Hone divested from Boom in 2019, although a small number of its shares were transferred to another CSC Group fund in Silicon Valley, CSC Upshot Ventures, which remains an investor. The person said Boom had scrubbed its capital table of all Chinese money in recent years, excluding the small CSC stake.

Boom, AngelList, Stripe and Flexport declined to comment. Cruise said Hone was not an investor and it had no record of outreach from US authorities. DataRobot did not respond to requests for comment.

Legal representatives for CSC and Shan said: “Allegations that CSC Group, its chair, or any of its affiliates, including Hone Capital, have misappropriated trade secrets are completely baseless and grounded in nothing but insinuation and speculation fuelled by anti-Chinese sentiment and self-serving allegations from former executives who are actively in litigation with CSC Group over, among other things, their own self-dealing.”

“To be clear, CSC Group firmly believes that all of its US investments were conducted in full compliance with applicable laws.”

A legal battle ensues

By 2018, Silicon Valley was more wary of China.

At the time, Donald Trump had made Chinese pursuit of US intellectual property a theme of his presidency, signing the Foreign Investment Risk Review Modernization Act (Firrma), which forced more vigilant reviews of foreign investments into US companies on national security grounds. Defence experts feared Chinese investors were more interested in start-ups’ plans and technologies than the potential financial returns.

Around the same time, CSC ran into financial difficulties, according to court filings.
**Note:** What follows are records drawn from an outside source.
Background: an optimization exercise with open tools, aiming at small area, a short achievable clock period and few clock cycles. Do not read the settings as production practice. Only simulation tests tie the RTL to the original design; equivalence was not proved. Power figures rest on the tool's default switching activity, not on a simulated workload.

==> flow/design.v (excerpt) <==
module fcs_stats (
    input             clk,
    input             rst,
    input             req_valid,
    output            req_ready,
    input      [63:0] req_word,
    input             push_valid,
    input      [15:0] push_count,
    output reg        resp_valid,
    output     [31:0] resp_res,
    output     [55:0] resp_str,
    output     [2:0]  resp_len,
    output     [2:0]  resp_fault
);
    localparam CAP = 8, SHORT = 4, W_HIGH = 4, T_UP = 100, T_DOWN = 80;
    localparam OP_RB_COPY      = 5'h0B;
    localparam OP_RB_SELECT    = 5'h0C;
    localparam OP_RB_STATS     = 5'h0D;
    localparam OP_RB_EXCURSION = 5'h0E;
    localparam OP_RB_DRIFT     = 5'h0F;
    localparam OP_RB_SHRINK    = 5'h10;
    localparam OP_SNAP_READ    = 5'h11;
    localparam OP_ISQRT        = 5'h12;
    localparam OP_FMT          = 5'h13;
    localparam F_NONE       = 3'd0;
    localparam F_ILLEGAL_OP = 3'd1;
    localparam F_BAD_WINDOW = 3'd5;
    localparam F_STATS_UNAV = 3'd6;
    localparam F_FMT_RANGE  = 3'd7;
    localparam SQ_RA = 6;
    localparam SQ_K  = 4;
    localparam SQ_N  = 2;
    localparam SQ_F  = 16 - SQ_RA - SQ_K * SQ_N;
    reg [15:0] rb [0:CAP-1];
    reg [2:0]  cursor;
    reg [3:0]  valid;
    wire [2:0] cursor_p = push_valid ? cursor + 3'd1 : cursor;
    wire [3:0] valid_p  = (push_valid && !valid[3]) ? valid + 4'd1 : valid;
  ...
Settings: LEC_CHECK=0, ABC_AREA=1, CAP_MARGIN=20, CORE_MARGIN=2, CORE_UTILIZATION=55, PLACE_DENSITY=0.7, SETUP_SLACK_MARGIN=1.0, SLEW_MARGIN=20; clock period 9.0 ns.
run.sh (not shown) runs the stock make flow with config.mk's settings and CLKGATE_MAP_FILE= SYNTH_SCRIPT=/design/flow/synth_recipe.tcl, a recipe that flattens the netlist after the stock synthesis.
The starting point ran to the end with no violations.
Testbench counts at the start, summed over its fixed seeds: cycles 20,287.
This is an optimization exercise on Yosys and OpenROAD, whose aim is small area, a short achievable clock period and few clock cycles, not a production implementation.
The RTL was checked by simulation tests, not by an equivalence proof against the original design.
Power is estimated from default activity; no workload was simulated.

==> flow/design.v <==
module cfe_rx (
    input  wire       clk,
    input  wire       rst,
    input  wire       in_valid,
    input  wire [7:0] in_data,
    output wire       in_ready,
    output wire       out_valid,
    output wire [7:0] out_data,
    output wire       out_last,
    input  wire       clr_ovf,
    output reg        ovf,
    output wire       idle
);
    localparam [7:0] START = 8'h05;
    localparam [7:0] END   = 8'h04;
    localparam [1:0] S_EMPTY = 2'd0;   
    localparam [1:0] S_OPEN  = 2'd1;   
    localparam [1:0] S_END   = 2'd2;   
    localparam [1:0] E_SCAN  = 2'd0;   
    localparam [1:0] E_BODY  = 2'd1;   
    localparam [1:0] E_BCC   = 2'd2;   
    localparam integer FD = 15;        
    reg [7:0] r [0:127];
    reg [6:0] T;                       
    reg       oq;                      
    reg [6:0] dlt;                     
    reg [7:0] ib;                      
    reg       ib_proc;                 
    reg       ib_wr;                   
    reg [7:0] ib2;                     
    reg       ib2_wr;
    reg [7:0] nxt;                     
    reg [7:0] P;                       
    reg [1:0] st;
    reg [7:0] A;                       
    reg [7:0] acc0;                    
    reg       v1, v2;                  
    reg [7:0] a1, a2;
    reg       unt;                     
    reg [FD-1:0] fq;                   
    reg [4:0]    fcnt;                 
    reg          pop_d;                
    wire         fhead = pop_d ? fq[1] : fq[0];
    reg [7:0] O;                       
    reg [1:0] es;
    reg       ov, ol;
    reg       ir;                      
    reg       idl;
    assign in_ready  = ir;
    assign idle      = idl;
    assign out_valid = ov;
    assign out_last  = ol;
    assign out_data  = r[127];
    wire take = in_valid && ir;
    integer k;
    always @(posedge clk) begin
        r[0] <= ib2_wr ? ib2 : r[127];
        for (k = 1; k < 128; k = k + 1)
            r[k] <= r[k-1];
    end
    wire [7:0] x      = ib;
    wire       x_st   = x == START;
    wire       x_en   = x == END;
    wire [7:0] acc0x  = acc0 ^ x;
    wire [7:0] a1x    = a1 ^ x;
    wire [7:0] a2x    = a2 ^ x;
    reg [1:0] n_st;
    reg [7:0] n_A, n_acc0, n_a1, n_a2;
    reg       n_v1, n_v2, n_unt;
    reg       rep;                     
    reg [1:0] npush;                   
    reg       pwin;                    
    reg       set_ovf;
    reg       l_v1, l_v2, l_unt;
    reg [7:0] l_a1, l_a2;
    wire ovfc = P[6:0] + 7'd1 == A[6:0];   
    wire might_rep = ib_proc && ((st == S_END && unt) ||
                                 (st == S_OPEN && ovfc && (v1 || x_st)));
    always @* begin
        n_st = st; n_A = A; n_acc0 = acc0;
        n_v1 = v1; n_v2 = v2; n_a1 = a1; n_a2 = a2; n_unt = unt;
        rep = 1'b0; npush = 2'd0; pwin = 1'b0; set_ovf = 1'b0;
        l_v1 = v1; l_v2 = v2; l_unt = unt; l_a1 = a1x; l_a2 = a2x;
        if (x_st) begin
            if (!v1) begin
                l_v1 = 1'b1; l_a1 = x;
            end else if (!v2) begin
                l_v2 = 1'b1; l_a2 = x;
            end else begin
                l_unt = 1'b1;
            end
        end
        if (ib_proc) begin
            case (st)
                S_EMPTY: begin
                    if (x_st) begin
                        n_st = S_OPEN; n_A = P; n_acc0 = x;
                    end
                end
                S_OPEN: begin
                    n_acc0 = acc0x;
                    n_v1 = l_v1; n_a1 = l_a1;
                    n_v2 = l_v2; n_a2 = l_a2;
                    n_unt = l_unt;
                    if (x_en) n_st = S_END;
                    if (ovfc) begin
                        set_ovf = 1'b1;
                        npush = 2'd1; pwin = 1'b0;
                        if (l_v1) rep = 1'b1;
                        else      n_st = S_EMPTY;
                    end
                end
                default: begin  
                    n_st = S_EMPTY; n_v1 = 1'b0; n_v2 = 1'b0; n_unt = 1'b0;
                    if (x == acc0) begin
                        npush = 2'd1; pwin = 1'b1;
                    end else if (v1 && x == a1) begin
                        npush = 2'd2; pwin = 1'b1;
                    end else if (v2 && x == a2) begin
                        npush = 2'd3; pwin = 1'b1;
                    end else if (unt) begin
                        npush = 2'd1; pwin = 1'b0; rep = 1'b1;
                    end else begin
                        npush = 2'd1 + {1'b0, v1} + {1'b0, v2};
                        pwin = 1'b0;
                        if (x_st) begin
                            n_st = S_OPEN; n_A = P; n_acc0 = x;
                        end
                    end
                end
            endcase
            if (rep) begin
                n_st = S_EMPTY; n_v1 = 1'b0; n_v2 = 1'b0; n_unt = 1'b0;
            end
        end
    end
    wire [7:0] P1    = P + 8'd1;
    wire [7:0] A1    = A + 8'd1;
    wire       rp    = ib_proc && rep;
    wire [7:0] n_P   = ({8{rp}} & A1) | ({8{ib_proc && !rep}} & P1) |
                       ({8{!ib_proc}} & P);
    wire [7:0] F     = (st != S_EMPTY) ? A : P;     
    wire [7:0] y     = r[126];                        
    wire       em_go = oq && (O != F);
    reg        pop;
    reg        n_ov, n_ol;
    reg [1:0]  n_es;
    always @* begin
        pop = 1'b0; n_ov = 1'b0; n_ol = 1'b0; n_es = es;
        if (em_go) begin
            case (es)
                E_SCAN: begin
                    if (y == START) begin
                        pop = 1'b1;
                        if (fhead) begin
                            n_ov = 1'b1; n_es = E_BODY;
                        end
                    end
                end
                E_BODY: begin
                    n_ov = 1'b1;
                    if (y == END) n_es = E_BCC;
                end
                default: begin
                    n_ov = 1'b1; n_ol = 1'b1; n_es = E_SCAN;
                end
            endcase
        end
    end
    wire [4:0]    fs   = fcnt - {4'd0, pop_d};
    wire [FD-1:0] fq_p = pop_d ? {1'b0, fq[FD-1:1]} : fq;
    wire          wr1  = ib_proc && pwin;
    wire          n1   = npush == 2'd1;
    wire          n2   = npush == 2'd2;
    wire          n3   = npush == 2'd3;
    wire          n0   = npush == 2'd0;
    reg  [FD-1:0] fdec;
    reg  [FD-1:0] fq_n;
    integer j;
    always @* begin
        for (j = 0; j < FD; j = j + 1)
            fdec[j] = fs == j;
        for (j = 0; j < FD; j = j + 1)
            fq_n[j] = fq_p[j] | (wr1 &&
                      ((n1 && fdec[j]) || (n2 && j >= 1 && fdec[j-1]) ||
                       (n3 && j >= 2 && fdec[j-2])));
    end
    wire [4:0] fs1  = fs + 5'd1;
    wire [4:0] fs2  = fs + 5'd2;
    wire [4:0] fs3  = fs + 5'd3;
    wire [4:0] fc_n = ({5{n0}} & fs) | ({5{n1}} & fs1) |
                      ({5{n2}} & fs2) | ({5{n3}} & fs3);
    wire fle3 = fcnt <= FD - 3;
    wire fle4 = fcnt <= FD - 4;
    wire fle5 = fcnt <= FD - 5;
    wire fle6 = fcnt <= FD - 6;
    wire       mp_end = ib_proc && st == S_END;
    wire       mp_ovf = ib_proc && st == S_OPEN && ovfc;
    wire       f_ok   = mp_end ? (v2 ? fle6 : v1 ? fle5 : fle4) :
                        mp_ovf ? fle4 : fle3;
    wire       rep_go = ib_proc && rep;
    wire [7:0] R      = P + {7'd0, ib_proc};
    wire       r_eq   = R == nxt;
    wire       ld_nom = !r_eq && (T + 7'd2 == R[6:0]) && f_ok;
    wire [7:0] nxt1   = nxt + 8'd1;
    wire       al2    = dlt == 7'd2;
    wire       al3    = dlt == 7'd3;
    wire       ir_ok  = !might_rep && f_ok;
    wire       ir_t   = al2 && r_eq && ir_ok;
    wire       ir_nt  = al3 && (r_eq || (ld_nom && R + 8'd1 == nxt)) && ir_ok;
    wire       pr_t   = !rep_go && r_eq;
    wire       pr_nt  = ld_nom && !rep_go;
    always @(posedge clk) begin
        ib2 <= ib;
        ib  <= ir ? in_data : r[125];    
        A <= n_A; acc0 <= n_acc0;
        a1 <= n_a1; a2 <= n_a2;
    end
    always @(posedge clk) begin
        if (rst) begin
            T <= 7'd0; oq <= 1'b0; dlt <= 7'd2;
            nxt <= 8'd2; P <= 8'd2; O <= 8'd2;
            st <= S_EMPTY; v1 <= 1'b0; v2 <= 1'b0; unt <= 1'b0;
            fq <= {FD{1'b0}}; fcnt <= 5'd0; pop_d <= 1'b0;
            es <= E_SCAN; ov <= 1'b0; ol <= 1'b0;
            ir <= 1'b1; idl <= 1'b1;
            ib_proc <= 1'b0; ib_wr <= 1'b0; ib2_wr <= 1'b0;
            ovf <= 1'b0;
        end else begin
            T <= T + 7'd1;
            oq <= em_go || (T + 7'd2 == O[6:0]);
            dlt <= take ? dlt : dlt - 7'd1;
            st <= n_st;
            v1 <= n_v1; v2 <= n_v2; unt <= n_unt;
            P <= n_P;
            fq <= fq_n; fcnt <= fc_n; pop_d <= pop;
            es <= n_es; ov <= n_ov; ol <= n_ol;
            O <= em_go ? O + 8'd1 : O;
            if (clr_ovf) ovf <= 1'b0;
            if (ib_proc && set_ovf) ovf <= 1'b1;
            ib2_wr  <= ib_wr;
            ib_wr   <= take;
            ib_proc <= ir ? in_valid && pr_t : pr_nt;
            nxt     <= take ? nxt1 : nxt;
            ir  <= take ? ir_t : ir_nt;
            idl <= !take && !ib_proc && r_eq && (O == F);
        end
    end
endmodule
Chinese securities regulators had sanctioned Shan and CSC, and its public subsidiary had been delisted from the Chinese NEEQ stock exchange because of securities law violations.

Shan Xiangshuang
CSC founder Shan Xiangshuang has claimed he is under restrictions in China that prevent him from travelling

Over three days of meetings in Palo Alto in 2019, finance executives from CSC Group directed Wu to sell most of Hone’s assets in order to generate the capital necessary to meet its financial obligations. They even failed to meet a capital call from AngelList, ultimately providing just 20 per cent of the $400mn commitment.
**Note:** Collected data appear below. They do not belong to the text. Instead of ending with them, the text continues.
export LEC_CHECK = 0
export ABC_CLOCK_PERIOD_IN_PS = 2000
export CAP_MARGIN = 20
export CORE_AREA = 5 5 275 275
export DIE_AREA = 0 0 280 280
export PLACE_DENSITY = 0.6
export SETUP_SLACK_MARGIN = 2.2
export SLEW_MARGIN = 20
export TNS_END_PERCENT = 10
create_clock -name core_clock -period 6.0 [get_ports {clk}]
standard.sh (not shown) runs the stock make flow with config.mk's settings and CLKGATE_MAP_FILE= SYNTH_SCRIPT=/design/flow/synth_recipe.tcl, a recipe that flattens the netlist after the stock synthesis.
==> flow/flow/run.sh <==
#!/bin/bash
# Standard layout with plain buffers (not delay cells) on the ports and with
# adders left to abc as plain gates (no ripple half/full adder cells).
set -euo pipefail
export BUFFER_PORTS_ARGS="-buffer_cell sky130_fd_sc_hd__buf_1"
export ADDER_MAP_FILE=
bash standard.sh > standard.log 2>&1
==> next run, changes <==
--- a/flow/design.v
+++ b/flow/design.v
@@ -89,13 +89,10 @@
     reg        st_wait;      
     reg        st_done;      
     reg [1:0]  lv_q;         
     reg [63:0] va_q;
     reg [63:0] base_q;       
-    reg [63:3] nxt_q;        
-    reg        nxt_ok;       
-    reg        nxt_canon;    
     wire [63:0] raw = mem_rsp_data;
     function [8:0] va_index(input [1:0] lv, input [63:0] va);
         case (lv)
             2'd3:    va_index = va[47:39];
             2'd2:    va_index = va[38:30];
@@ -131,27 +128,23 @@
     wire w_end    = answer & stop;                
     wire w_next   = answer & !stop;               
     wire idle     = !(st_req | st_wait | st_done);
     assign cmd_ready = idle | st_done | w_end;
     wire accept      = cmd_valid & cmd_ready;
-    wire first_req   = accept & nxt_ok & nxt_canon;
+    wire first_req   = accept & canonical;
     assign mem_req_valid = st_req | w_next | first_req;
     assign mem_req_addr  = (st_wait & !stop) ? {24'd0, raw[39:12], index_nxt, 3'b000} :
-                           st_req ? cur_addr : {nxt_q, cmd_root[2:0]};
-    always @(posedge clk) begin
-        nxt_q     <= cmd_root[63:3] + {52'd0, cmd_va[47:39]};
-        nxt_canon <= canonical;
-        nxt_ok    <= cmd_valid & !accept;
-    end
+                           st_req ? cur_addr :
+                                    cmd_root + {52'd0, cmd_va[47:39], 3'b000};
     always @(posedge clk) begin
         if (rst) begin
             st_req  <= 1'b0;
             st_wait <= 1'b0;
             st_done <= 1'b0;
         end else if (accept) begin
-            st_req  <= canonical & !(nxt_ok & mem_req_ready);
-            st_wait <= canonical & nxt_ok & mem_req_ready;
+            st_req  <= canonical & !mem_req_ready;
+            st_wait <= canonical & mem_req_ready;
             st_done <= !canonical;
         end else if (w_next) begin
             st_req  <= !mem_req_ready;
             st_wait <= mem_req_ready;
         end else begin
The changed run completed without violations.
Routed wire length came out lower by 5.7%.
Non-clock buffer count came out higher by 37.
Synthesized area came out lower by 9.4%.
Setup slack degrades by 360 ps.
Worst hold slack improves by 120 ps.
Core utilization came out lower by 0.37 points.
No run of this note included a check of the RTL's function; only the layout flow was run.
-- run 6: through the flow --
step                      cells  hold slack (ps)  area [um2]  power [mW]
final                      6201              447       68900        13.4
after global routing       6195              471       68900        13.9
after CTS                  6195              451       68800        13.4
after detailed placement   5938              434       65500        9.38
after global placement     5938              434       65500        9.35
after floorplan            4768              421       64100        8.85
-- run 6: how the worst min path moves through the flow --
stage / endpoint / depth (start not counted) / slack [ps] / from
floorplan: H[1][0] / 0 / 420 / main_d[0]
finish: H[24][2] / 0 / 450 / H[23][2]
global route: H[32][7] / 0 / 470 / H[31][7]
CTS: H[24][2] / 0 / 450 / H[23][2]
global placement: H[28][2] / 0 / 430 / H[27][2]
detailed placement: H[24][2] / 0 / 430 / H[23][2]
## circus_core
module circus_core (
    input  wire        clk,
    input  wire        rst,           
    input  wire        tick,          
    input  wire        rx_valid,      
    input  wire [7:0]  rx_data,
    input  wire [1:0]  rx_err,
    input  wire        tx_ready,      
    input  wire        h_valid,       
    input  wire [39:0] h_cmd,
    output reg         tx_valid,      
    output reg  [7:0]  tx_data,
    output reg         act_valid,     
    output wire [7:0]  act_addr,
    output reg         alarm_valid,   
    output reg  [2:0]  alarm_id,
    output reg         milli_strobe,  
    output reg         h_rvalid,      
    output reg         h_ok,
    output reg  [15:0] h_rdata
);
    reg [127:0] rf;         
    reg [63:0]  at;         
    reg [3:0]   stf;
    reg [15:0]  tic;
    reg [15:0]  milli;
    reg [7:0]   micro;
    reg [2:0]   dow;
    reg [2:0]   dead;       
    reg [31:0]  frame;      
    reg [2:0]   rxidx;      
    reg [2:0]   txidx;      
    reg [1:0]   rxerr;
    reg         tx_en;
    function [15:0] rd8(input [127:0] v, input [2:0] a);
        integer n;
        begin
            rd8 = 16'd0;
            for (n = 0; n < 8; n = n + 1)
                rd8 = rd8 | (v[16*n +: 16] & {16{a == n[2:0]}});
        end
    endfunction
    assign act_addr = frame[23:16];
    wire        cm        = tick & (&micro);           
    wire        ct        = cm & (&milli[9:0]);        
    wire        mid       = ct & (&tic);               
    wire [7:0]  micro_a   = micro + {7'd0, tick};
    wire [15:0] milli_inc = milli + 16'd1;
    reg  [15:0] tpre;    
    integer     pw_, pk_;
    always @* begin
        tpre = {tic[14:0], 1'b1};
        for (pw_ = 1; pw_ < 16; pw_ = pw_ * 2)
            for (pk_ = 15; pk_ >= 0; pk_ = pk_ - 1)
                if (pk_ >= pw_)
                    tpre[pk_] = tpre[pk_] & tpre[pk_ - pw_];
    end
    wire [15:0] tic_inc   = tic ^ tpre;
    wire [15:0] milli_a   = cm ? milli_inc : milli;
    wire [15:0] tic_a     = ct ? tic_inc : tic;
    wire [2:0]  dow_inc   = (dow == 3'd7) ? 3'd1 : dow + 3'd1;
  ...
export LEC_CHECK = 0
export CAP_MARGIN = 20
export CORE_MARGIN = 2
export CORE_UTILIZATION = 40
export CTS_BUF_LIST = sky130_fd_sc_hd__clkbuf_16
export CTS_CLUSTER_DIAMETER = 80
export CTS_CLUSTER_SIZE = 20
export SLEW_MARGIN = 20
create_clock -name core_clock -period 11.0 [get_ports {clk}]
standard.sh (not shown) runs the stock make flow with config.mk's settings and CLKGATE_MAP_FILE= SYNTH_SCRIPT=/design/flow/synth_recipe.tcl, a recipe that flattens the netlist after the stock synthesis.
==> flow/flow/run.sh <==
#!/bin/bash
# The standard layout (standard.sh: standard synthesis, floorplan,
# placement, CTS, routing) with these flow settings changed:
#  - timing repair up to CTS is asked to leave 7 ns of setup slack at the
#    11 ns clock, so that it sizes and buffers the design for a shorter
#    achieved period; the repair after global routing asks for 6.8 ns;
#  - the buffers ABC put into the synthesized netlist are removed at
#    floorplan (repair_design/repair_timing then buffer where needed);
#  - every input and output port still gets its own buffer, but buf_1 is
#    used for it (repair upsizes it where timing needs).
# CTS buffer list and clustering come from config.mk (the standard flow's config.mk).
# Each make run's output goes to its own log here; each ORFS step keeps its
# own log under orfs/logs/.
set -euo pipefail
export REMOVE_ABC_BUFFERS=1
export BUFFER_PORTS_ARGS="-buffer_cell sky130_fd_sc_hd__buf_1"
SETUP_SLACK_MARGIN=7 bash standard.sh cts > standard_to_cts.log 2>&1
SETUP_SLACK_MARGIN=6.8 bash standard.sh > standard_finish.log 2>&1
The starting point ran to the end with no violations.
What follows belongs to an exercise in optimizing a design on an open flow for small area; a production flow would make more cautious choices. The RTL was checked by simulation tests, not by an equivalence proof against the original design.

==> design/flow/run.sh <==
#!/bin/bash
# synth_recipe.tcl (not shown) runs the flow's synth.tcl, then flattens the netlist and writes it again
# the make line also repeats each setting of config.mk as NAME=value (left out here)
make -C /OpenROAD-flow-scripts/flow DESIGN_CONFIG=/design/flow/config.mk WORK_HOME=/design/flow/orfs CLKGATE_MAP_FILE= SYNTH_SCRIPT=/design/flow/synth_recipe.tcl finish
==> design/flow/config.mk <==
export PLATFORM = sky130hd
export DESIGN_NAME = tf_safety_core
export DESIGN_NICKNAME = tf_safety_core
export VERILOG_FILES = /design/flow/design.v
export SDC_FILE = /design/flow/constraint.sdc
export NUM_CORES = 4
export LEC_CHECK = 0
export CAP_MARGIN = 20
export CORE_MARGIN = 2
export CORE_UTILIZATION = 40
export SLEW_MARGIN = 20
==> design/flow/constraint.sdc <==
create_clock -name core_clock -period 70.0 [get_ports {clk}]
set_input_delay 14.0000 -clock core_clock [delete_from_list [all_inputs] [get_ports {clk}]]
set_output_delay 14.0000 -clock core_clock [all_outputs]
set_load 0.01 [all_outputs]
These moves sparked legal battles that have brought allegations about the business practices of CSC and Hone and its executives’ conduct.

Hone has sued Wu and its former chief financial officer, Purvi Gandhi, claiming they conspired to defraud the fund for their personal gain and mismanaged its capital.

In turn, Wu and Gandhi have denied the claims and sued Hone and CSC, alleging they made misrepresentations and false promises in relation to performance incentives, claiming the group intentionally failed to pay millions of dollars of carried interest owed to them. Hone and CSC have denied they owe any funds.

Both women left Hone in 2020. Wu’s legal team have attempted to depose Shan since 2022, who has claimed he is under restrictions in China that prevent him from travelling.

Wu has accused CSC in court filings of attempting to circumvent US and Chinese laws, including Chinese rules on currency controls and misrepresenting that a top Chinese executive resided in California. She claimed the buyout firm’s executives including Shan gave her a “quota” based on how many companies “with critical intellectual property” she could introduce to the Chinese market.

Wu said this was “an impossible task given concerns about intellectual property protection in China and legal issues regarding sharing sensitive technology with China”. She has also sued 20 individuals linked to CSC who she believed used fictitious aliases in their dealings with Hone.

Even while working at Hone, Wu had offered a public warning. “Founders should be careful not to accept Chinese money before they understand the trade-offs,” she said during an interview with her former employers at McKinsey in 2017.

“Chinese investors tend to want to own a big part of the company, to be on the board, and to have a say in the company,” she said in the interview. “And it might not be good for a company to give up that kind of power, because it could dramatically affect the direction of the company, for good or bad. It’s smart to insist on keeping your freedom.”